### Data to examine
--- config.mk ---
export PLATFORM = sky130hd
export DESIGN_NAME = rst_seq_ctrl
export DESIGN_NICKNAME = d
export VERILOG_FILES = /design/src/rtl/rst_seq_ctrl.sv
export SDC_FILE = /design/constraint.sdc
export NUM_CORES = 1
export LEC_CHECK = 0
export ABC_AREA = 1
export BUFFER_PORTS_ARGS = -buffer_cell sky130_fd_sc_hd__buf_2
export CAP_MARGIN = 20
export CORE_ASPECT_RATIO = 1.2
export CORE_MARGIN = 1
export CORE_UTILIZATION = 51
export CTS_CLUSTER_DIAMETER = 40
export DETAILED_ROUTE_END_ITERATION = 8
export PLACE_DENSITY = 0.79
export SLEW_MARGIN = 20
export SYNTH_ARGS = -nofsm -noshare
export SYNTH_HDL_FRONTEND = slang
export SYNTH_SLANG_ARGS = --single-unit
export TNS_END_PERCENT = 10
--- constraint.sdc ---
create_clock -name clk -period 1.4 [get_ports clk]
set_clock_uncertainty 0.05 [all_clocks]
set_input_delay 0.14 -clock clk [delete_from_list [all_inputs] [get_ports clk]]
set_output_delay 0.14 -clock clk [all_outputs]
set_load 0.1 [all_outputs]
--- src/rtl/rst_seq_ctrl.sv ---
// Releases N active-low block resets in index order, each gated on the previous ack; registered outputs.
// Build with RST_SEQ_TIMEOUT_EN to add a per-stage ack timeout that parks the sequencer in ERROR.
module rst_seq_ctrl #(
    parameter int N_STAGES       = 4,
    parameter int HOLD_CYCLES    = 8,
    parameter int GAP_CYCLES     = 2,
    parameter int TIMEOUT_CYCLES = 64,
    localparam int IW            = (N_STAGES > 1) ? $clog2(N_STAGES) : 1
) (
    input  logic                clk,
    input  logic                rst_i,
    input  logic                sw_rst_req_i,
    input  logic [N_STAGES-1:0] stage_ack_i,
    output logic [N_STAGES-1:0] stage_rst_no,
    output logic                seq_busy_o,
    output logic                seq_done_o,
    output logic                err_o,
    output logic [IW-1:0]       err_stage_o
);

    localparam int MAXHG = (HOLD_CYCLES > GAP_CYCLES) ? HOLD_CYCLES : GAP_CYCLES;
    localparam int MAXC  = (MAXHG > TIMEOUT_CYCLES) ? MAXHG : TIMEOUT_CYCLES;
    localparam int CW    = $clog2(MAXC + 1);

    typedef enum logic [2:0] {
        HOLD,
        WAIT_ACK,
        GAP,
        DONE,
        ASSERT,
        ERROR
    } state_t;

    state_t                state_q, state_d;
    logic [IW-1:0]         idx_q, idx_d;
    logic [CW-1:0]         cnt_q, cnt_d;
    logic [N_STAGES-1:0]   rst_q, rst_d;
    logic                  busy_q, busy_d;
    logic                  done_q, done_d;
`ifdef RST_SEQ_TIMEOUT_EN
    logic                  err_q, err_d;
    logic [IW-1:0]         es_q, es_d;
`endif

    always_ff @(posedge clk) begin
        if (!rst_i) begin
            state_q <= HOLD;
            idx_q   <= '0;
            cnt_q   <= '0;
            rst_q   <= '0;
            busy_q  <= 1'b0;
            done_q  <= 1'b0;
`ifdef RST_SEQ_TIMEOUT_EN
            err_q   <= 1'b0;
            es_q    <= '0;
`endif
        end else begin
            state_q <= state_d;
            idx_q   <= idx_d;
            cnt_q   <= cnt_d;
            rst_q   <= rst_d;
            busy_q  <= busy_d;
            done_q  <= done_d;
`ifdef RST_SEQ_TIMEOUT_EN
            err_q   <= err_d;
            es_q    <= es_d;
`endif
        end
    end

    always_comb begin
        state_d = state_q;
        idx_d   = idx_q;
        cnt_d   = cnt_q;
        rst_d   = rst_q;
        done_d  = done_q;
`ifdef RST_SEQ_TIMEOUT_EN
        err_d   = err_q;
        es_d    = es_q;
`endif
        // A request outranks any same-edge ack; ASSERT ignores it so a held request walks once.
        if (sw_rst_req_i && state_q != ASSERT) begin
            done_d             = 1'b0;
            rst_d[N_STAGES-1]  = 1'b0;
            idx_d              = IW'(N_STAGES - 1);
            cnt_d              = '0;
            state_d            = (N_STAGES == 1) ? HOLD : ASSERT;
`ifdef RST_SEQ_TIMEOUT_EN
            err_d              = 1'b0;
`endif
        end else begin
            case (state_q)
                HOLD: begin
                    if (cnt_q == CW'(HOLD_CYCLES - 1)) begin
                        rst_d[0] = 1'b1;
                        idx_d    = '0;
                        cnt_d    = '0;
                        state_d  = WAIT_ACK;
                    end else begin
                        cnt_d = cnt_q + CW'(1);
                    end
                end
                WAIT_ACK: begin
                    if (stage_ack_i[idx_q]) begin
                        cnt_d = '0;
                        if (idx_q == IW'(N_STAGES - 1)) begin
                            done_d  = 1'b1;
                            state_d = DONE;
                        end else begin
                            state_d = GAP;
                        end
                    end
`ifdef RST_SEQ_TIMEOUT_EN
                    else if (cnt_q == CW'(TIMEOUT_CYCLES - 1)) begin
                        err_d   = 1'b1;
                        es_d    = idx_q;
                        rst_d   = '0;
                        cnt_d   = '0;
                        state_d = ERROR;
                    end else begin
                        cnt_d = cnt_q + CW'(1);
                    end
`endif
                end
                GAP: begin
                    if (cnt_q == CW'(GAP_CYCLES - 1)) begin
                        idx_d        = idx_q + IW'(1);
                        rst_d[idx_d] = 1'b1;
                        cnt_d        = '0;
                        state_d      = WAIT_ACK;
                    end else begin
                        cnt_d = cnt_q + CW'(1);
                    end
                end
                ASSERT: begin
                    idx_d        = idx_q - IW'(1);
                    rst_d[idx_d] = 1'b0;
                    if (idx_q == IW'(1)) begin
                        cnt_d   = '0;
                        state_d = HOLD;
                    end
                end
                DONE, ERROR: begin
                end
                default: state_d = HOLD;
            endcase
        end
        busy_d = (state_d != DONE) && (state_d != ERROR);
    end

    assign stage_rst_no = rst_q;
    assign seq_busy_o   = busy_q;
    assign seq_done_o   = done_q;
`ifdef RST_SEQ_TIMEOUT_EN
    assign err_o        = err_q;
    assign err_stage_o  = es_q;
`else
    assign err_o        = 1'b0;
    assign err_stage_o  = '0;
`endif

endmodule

### Work instruction
Pull every line with the word "constraint" from the data.

### Answer space
export SDC_FILE = /design/constraint.sdc
--- constraint.sdc ---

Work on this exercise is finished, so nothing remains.